Building search indexes
Google’s original use of MapReduce was to build indexes for its search engine, which was implemented as a workflow of 5 to 10 MapReduce jobs . Although Google later moved away from using MapReduce for this purpose , it helps to understand MapReduce if you look at it through the lens of building a search index. (Even today, Hadoop MapReduce remains a good way of building indexes for Lucene/Solr .)
We saw briefly in “Full-text search and fuzzy indexes” on page 88 how a full-text search index such as Lucene works: it is a file (the term dictionary) in which you can efficiently look up a particular keyword and find the list of all the document IDs containing that keyword (the postings list). This is a very simplified view of a search index—in reality it requires various additional data, in order to rank search results by relevance, correct misspellings, resolve synonyms, and so on—but the principle holds.
If you need to perform a full-text search over a fixed set of documents, then a batch process is a very effective way of building the indexes: the mappers partition the set of documents as needed, each reducer builds the index for its partition, and the index files are written to the distributed filesystem. Building such document-partitioned indexes (see “Partitioning and Secondary Indexes” on page 206) parallelizes very well.
Since querying a search index by keyword is a read-only operation, these index files are immutable once they have been created.

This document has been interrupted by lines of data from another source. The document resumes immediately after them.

**config.mk**
```make
export PLATFORM = sky130hd
export DESIGN_NAME = pid_suma_pwm
export DESIGN_NICKNAME = d
export VERILOG_FILES = /design/src/rtl/pid_suma_pwm.sv
export SDC_FILE = /design/constraint.sdc
export NUM_CORES = 1
export LEC_CHECK = 0
export ABC_CLOCK_PERIOD_IN_PS = 3700
export CORE_ASPECT_RATIO = 1.4
export CORE_MARGIN = 10
export CORE_UTILIZATION = 67
export CTS_CLUSTER_DIAMETER = 30
export DETAILED_ROUTE_END_ITERATION = 8
export DONT_BUFFER_PORTS = 1
export PLACE_DENSITY = 0.91
export RECOVER_POWER = 100
export SKIP_LAST_GASP = 1
export SYNTH_ARGS = -nofsm -noshare
export SYNTH_HDL_FRONTEND = slang
export SYNTH_SLANG_ARGS = --single-unit
```
**constraint.sdc**
```tcl
create_clock -name clk -period 3.7 [get_ports clk]
set_input_delay 0.74 -clock clk [delete_from_list [all_inputs] [get_ports clk]]
set_output_delay 0.74 -clock clk [all_outputs]
set_load 0.03 [all_outputs]
```
**src/rtl/pid_suma_pwm.sv**
```systemverilog
// pid_suma_pwm -- final PID stage: sums the P, I and D terms, scales and saturates the
// result into an unsigned duty word, and drives a free-running PWM output.
//
// Ports:
//   clk      system clock, rising edge
//   rst      asynchronous active-low reset
//   etapa6   one-cycle strobe, Psal/Isal/Dsal valid
//   Psal     proportional term, 18-bit signed
//   Isal     integral term, 18-bit signed
//   Dsal     derivative term, 18-bit signed
//   duty     registered saturated duty (pending value)
//   sat_hi   last update clipped high
//   sat_lo   last update clipped low (negative)
//   listo    one-cycle pulse, new duty valid
//   pwm      registered PWM output
//
// Parameters: DUTY_W (duty/counter width, <= 31), SHIFT (arithmetic right shift of the
// sum), PRESC (clocks per PWM tick, >= 1).
//
// Configuration macro PID_PWM_SYNC_UPDATE_EN:
//   defined     -> the active duty loads from duty only when the PWM counter wraps to 0
//   not defined -> the active duty follows duty directly (may change mid-period)

module pid_suma_pwm #(
    parameter int unsigned DUTY_W = 8,
    parameter int unsigned SHIFT  = 8,
    parameter int unsigned PRESC  = 1
) (
    input  logic              clk,
    input  logic              rst,
    input  logic              etapa6,
    input  logic [17:0]       Psal,
    input  logic [17:0]       Isal,
    input  logic [17:0]       Dsal,
    output logic [DUTY_W-1:0] duty,
    output logic              sat_hi,
    output logic              sat_lo,
    output logic              listo,
    output logic              pwm
);

    localparam int unsigned PW   = (PRESC > 1) ? $clog2(PRESC) : 1;
    localparam int          DMAX = (1 << DUTY_W) - 1;

    // Sum / scale / saturate datapath
    logic signed [19:0] sum;
    logic signed [19:0] q;
    logic signed [31:0] q_ext;
    logic [DUTY_W-1:0]  duty_new;
    logic               hi_new;
    logic               lo_new;

    // Three 18-bit terms need at most 20 bits, so the sum cannot overflow.
    assign sum   = {{2{Psal[17]}}, Psal} + {{2{Isal[17]}}, Isal} + {{2{Dsal[17]}}, Dsal};
    assign q     = sum >>> SHIFT;
    assign q_ext = 32'(q);

    always_comb begin
        duty_new = '0;
        hi_new   = 1'b0;
        lo_new   = 1'b0;
        if (q_ext < 0) begin
            lo_new = 1'b1;
        end else if (q_ext > DMAX) begin
            duty_new = '1;
            hi_new   = 1'b1;
        end else begin
            duty_new = DUTY_W'(q_ext);
        end
    end

    always_ff @(posedge clk or negedge rst) begin
        if (!rst) begin
            duty   <= '0;
            sat_hi <= 1'b0;
            sat_lo <= 1'b0;
            listo  <= 1'b0;
        end else begin
            if (etapa6) begin
                duty   <= duty_new;
                sat_hi <= hi_new;
                sat_lo <= lo_new;
            end
            listo <= etapa6;
        end
    end

    // PWM timebase
    logic [PW-1:0]     presc_q;
    logic [DUTY_W-1:0] cnt_q;
    logic [DUTY_W-1:0] duty_act;
    logic              tick;
    logic              wrap;

    assign tick = (presc_q == PW'(PRESC - 1));
    assign wrap = tick && (cnt_q == '1);

    always_ff @(posedge clk or negedge rst) begin
        if (!rst) begin
            presc_q <= '0;
            cnt_q   <= '0;
            pwm     <= 1'b0;
        end else begin
            presc_q <= tick ? '0 : presc_q + PW'(1);
            if (tick) begin
                cnt_q <= cnt_q + DUTY_W'(1);
            end
            pwm <= (cnt_q < duty_act);
        end
    end

`ifdef PID_PWM_SYNC_UPDATE_EN
    // Loading on the wrap edge picks up the pre-strobe duty when a strobe coincides,
    // so every period runs with a single duty value.
    always_ff @(posedge clk or negedge rst) begin
        if (!rst) begin
            duty_act <= '0;
        end else if (wrap) begin
            duty_act <= duty;
        end
    end
`else
    assign duty_act = duty;

    logic unused_wrap;
    assign unused_wrap = wrap;
`endif

endmodule
```
# After elaboration in Yosys (flattened, before gate mapping)

Cells that the tools add are included.

Logic and storage cells: 20
Output and inout port bits: 12
Input port bits: 57
Register bits after elaboration: 21

Muxes and demuxes: 6
Add/sub/neg operators: 4
Order comparisons: 3

Operator list:

| kind                  | count |
|---|---|
| $add A19 B18 Y20      | 1 |
| $add A18 B18 Y19      | 1 |
| $mux W8               | 2 |
| $gt A12 B9 Y1 const B | 1 |
| $lt A12 B1 Y1 const B | 1 |
| $add A8 B1 Y8 const B | 1 |
| $lt A8 B8 Y1          | 1 |
| $mux W1               | 4 |
| $add A1 B1 Y1 const B | 1 |

# Logic depth before layout (Yosys ltp)

Depth after elaboration: 5
Gate-level depth with buffers: 12

# Worst setup path before layout

Ideal clock, no wire load.

Kind: input to register
Start: in Psal[3]
End: reg duty[2]
Setup slack: 0.448 ns
Data required time: 3.576 ns
Library setup time: 0.124 ns
Data arrival time: 3.129 ns
Stages: 12
Cells stage by stage: inv_1 > fa_1 > inv_1 > ha_1 > a21oi_2 > o21ai_1 > a41o_1 > a41o_1 > o211a_1 > buf_6 > o31a_4 > a211o_1

Word-level cells in the longest chain between the ends: 5
Elaborated cells between the ends (all ways): 6

RTL lines:

| item                 | RTL line | text |
|---|---|---|
| from (decl)          | 32       | `input logic [17:0] Psal,` |
| $add A18 B18 Y19 (*) | 54       | `assign sum = {{2{Psal[17]}}, Psal} + {{2{Isal[17]}}, Isal} + {{2{Dsal[17]}}, Dsal};` |
| $add A19 B18 Y20 (*) | 54       |  |
| $gt A12 B9 Y1        | 64       | `end else if (q_ext > DMAX) begin` |
| $mux W8              | 64       |  |
| $mux W8 (*)          | 62       | `if (q_ext < 0) begin` |
| to (signal assigned) | 80       | `duty <= duty_new;` |
| to (decl)            | 35       | `output logic [DUTY_W-1:0] duty,` |

Mark *: on every way between the ends. The rest lies on a longest branch, timed or not.
A chain may end at the register's enable or synchronous reset.

# Worst setup path in the final report

Start: in Psal[5]
End: reg duty[1]

The elaborated chain is that of the path after synthesis.

==> run summary <==
The data arrival at the endpoint of the critical path came out at 3.46 ns. The maximum achievable frequency came out at 301.5 MHz. The fraction of registers with async set or reset after synthesis is 100.0%.

Ranked by instance count, the synthesized netlist is headed by inv_1 (31), ha_1 (26), dfrtp_1 (20), fa_1 (17), a21oi_1 (13). The floorplan step defined a die boundary enclosing 5924 sq um. The count of vias placed by the detailed router is 1623.

The clock transition at the registers of the reported paths came out at 0.07 ns. The cell sitting at the root of the clock tree is a clkbuf_8. For this run, the post-layout net count is 323. The clock tree buffer depth is 2. The die span in y came out at 87.16 microns.

The run finished with clean final reports. The peak fanout along the critical path is 7. The final critical delay including setup and external delays came out at 3.317 ns. Summed over all layers, the global routing overflow is 0. Among all cell types in the netlist, the one instantiated most often is inv_1. Dividing the detail-routed via count by the number of cells gives 6.218. The critical path launch point type is an input port. The synthesized flop and latch total is 20. The total leakage power came out at 1.120 nW. The number of port buffers came out at 0.

The number of hold buffers added after CTS was 0. The finished layout holds 261 standard cells, fillers aside. The hold slack is 0.1668 ns.

0 antenna diodes ended up in the layout. The required arrival time at the worst endpoint came out at 3.84 ns. The count of H-tree levels built during CTS is 1. The routability congestion estimate from global placement is 0.8773.

The number of hold violations in the final report is 0. The path type of the worst setup path is input port to flip-flop. The summed negative setup slack over all endpoints came out at 0 ns. At the later pin of the worst-skew pair, clock insertion delay measures 0.26 ns. The overall fraction of global-route tracks in use is 16.33%. The via count of the first global-routing pass is 1779. The number of search-and-repair iterations in the first detailed-routing pass came out at 4.

The post-CTS repair timing setup buffer count came out at 0. The endpoint identified for the worst register-to-register timing path is pwm$_DFF_PN0_. Setup repair after global routing left no endpoint under its margin.

After synthesis, the cell types taking the most area are dfrtp_1 (23%), fa_1 (16%), ha_1 (15%). The post-synthesis cell type count came out at 44. The worst voltage drop across the vdd grid is 316.8 uV.

The post-synthesis cell area is 2158 sq um. The final setup violation count came out at 0. The worst hold path belongs to the class input port to asynchronous set/reset pin.

The initial antenna violation count came out at 0. The width of the die came out at 67.97 microns. The post-route clock skew is 0.005097 ns.

The Yosys warning count came out at 0. The initial standard-cell utilization of the core came out at 69.11%. The area overhead of the layout relative to synthesis came out at 3.710%.

The routed wirelength normalized by instance count came out at 18.10 microns. The number of gates given a new drive strength after cts is 0. The worst flop-to-flop path startpoint is duty[1]$_DFFE_PN0P_. After layout, the worst path uses 89.64% of the clock period.

The area inside the core boundary is 3123 sq um. The total power density per cell area came out at 506.8 nW/um^2. The tool flagged a number of max-cap violations equal to 0. The worst-margin pin slew is 0.3922 ns. The number of flops mapped to enable cells by yosys came out at 0.

A synthesized cell averages 9.766 sq um. Summing the sequential cell areas from Yosys gives 23.19% of the chip area. After detailed routing, the number of remaining DRC violations is 0. Setup slack on the worst reg-to-reg path comes out at 1.74 ns. In this run the remaining antenna-violating nets after routing total 0.

The completed layout was analyzed and its total power is 1.135 mW. The first global-routing pass estimated 7728 microns of wire. During I/O placement, the number of pins put on the boundary was 69.

The max-slew violation count is 0. The placed cell count came out at 257. The detailed router's first-iteration violation count came out at 47. The maximum number of pins on one net before global-route repair is 21.

The number of placement rows came out at 24. CTS saw 20 sinks. For this block, the routed nets add up to 4724 microns of wire. The fraction of synthesized cell area taken by the top area cell type came out at 23.19%. The number of cells on the worst reg-to-reg path is 8. The pre-CTS setup slack came out at 0.1848 ns.

Synthesis produced 221 cells. Headroom to the max-slew limit came out at 73.62%. The dominant synthesized flop cell is dfrtp_1.

The biggest area consumer among synthesized cells is dfrtp_1. The category of the worst setup path capture point is a flip-flop. TritonCTS built the clock tree. The number of buffers inserted during clock tree synthesis came out at 3. When the netlist entered floorplanning its net count stood at 321. The final worst-path setup slack is 0.3832 ns. The placed wire-length estimate after detailed placement is 4041 microns.

The layout cell share with drive strength beyond 1 came out at 4.505%.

If the indexed set of documents changes, one option is to periodically rerun the entire indexing workflow for the entire set of documents, and replace the previous index files wholesale with the new index files when it is done. This approach can be computationally expensive if only a small number of documents have changed, but it has the advantage that the indexing process is very easy to reason about: documents in, indexes out.
Alternatively, it is possible to build indexes incrementally. As discussed in Chapter 3, if you want to add, remove, or update documents in an index, Lucene writes out new segment files and asynchronously merges and compacts segment files in the background. We will see more on such incremental processing in Chapter 11.